# Re: [EVDL] Switching the precharge resistor?



## EVDL List (Jul 27, 2007)

*Re: [EVDL] Switching the precharge resistor?*

I'd say switch it on when you want the car to be active (like moving the key
to 'start'), and turn it off to save battery drain when you want the car
inactive (like moving the key away from 'run').

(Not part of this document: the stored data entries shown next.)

**config.mk**
```make
export PLATFORM = sky130hd
export DESIGN_NAME = rr_req_mux_4_flat
export DESIGN_NICKNAME = d
export VERILOG_FILES = /design/src/rtl/rr_req_mux_4_pkg.sv /design/src/rtl/rr_req_mux_4_if.sv /design/src/rtl/rr_req_mux_4_slot.sv /design/src/rtl/rr_req_mux_4.sv /design/src/flat_wrapper.sv
export SDC_FILE = /design/constraint.sdc
export NUM_CORES = 1
export LEC_CHECK = 0
export CORE_ASPECT_RATIO = 1.1
export CORE_UTILIZATION = 50
export DETAILED_ROUTE_END_ITERATION = 7
export MAX_ROUTING_LAYER = met4
export PLACE_DENSITY = 0.85
export SLEW_MARGIN = 30
export SYNTH_ARGS = -nofsm -noshare
export SYNTH_HDL_FRONTEND = slang
export SYNTH_SLANG_ARGS = --single-unit
```
**constraint.sdc**
```tcl
create_clock -name clk -period 2.2 [get_ports clk]
set_clock_uncertainty 0.1 [all_clocks]
set_input_delay 0.44 -clock clk [delete_from_list [all_inputs] [get_ports clk]]
set_output_delay 0.44 -clock clk [all_outputs]
set_load 0.02 [all_outputs]
```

Why not leave the resistor permanently across the high side contactor and
stop the battery drain with a low side contactor? Kinda the same as
switching the resistor on to precharge, only now the switch is a contactor
instead of a small relay. Humm.. anyone else see a problem with doing this?
It could simplify my plans!

-Jon Glauser
http://jonglauser.blogspot.com
http://www.evalbum.com/555
_______________________________________________
For subscription options, see
http://lists.sjsu.edu/mailman/listinfo/ev


----------



## EVDL List (Jul 27, 2007)

*Re: [EVDL] Switching the precharge resistor?*

>
> I see a recent thread talking about how to power up the precharge
> resistor,
> my question is why would it ever need to be switched off? Does it draw
> that
> much power? My Alltrax diagram just shows it wired between the 2
> secondary
> contactor terminals, unswitched.

So you leave you controller powered up all the time? Don't you think
that's a little dangerous?
When controllers fail, they tend to fail full on. I.e. full power to the
motor.
Granted with the input power limited by the precharge resistor, all you'll
have available is the power stored in the caps, but that can still cause a
nasty surge.

Plus, the capacitors in your controller have a limited life span. One of
the things that effects this life span is how much time they spend with
voltage across them. Leaving the charged 24/7 can reduce their life span
significantly.

_______________________________________________
For subscription options, see
http://lists.sjsu.edu/mailman/listinfo/ev


----------



## EVDL List (Jul 27, 2007)

*Re: [EVDL] Switching the precharge resistor?*

Where did you see that tidbit on the life of the caps is significantly affected by time on vs time off....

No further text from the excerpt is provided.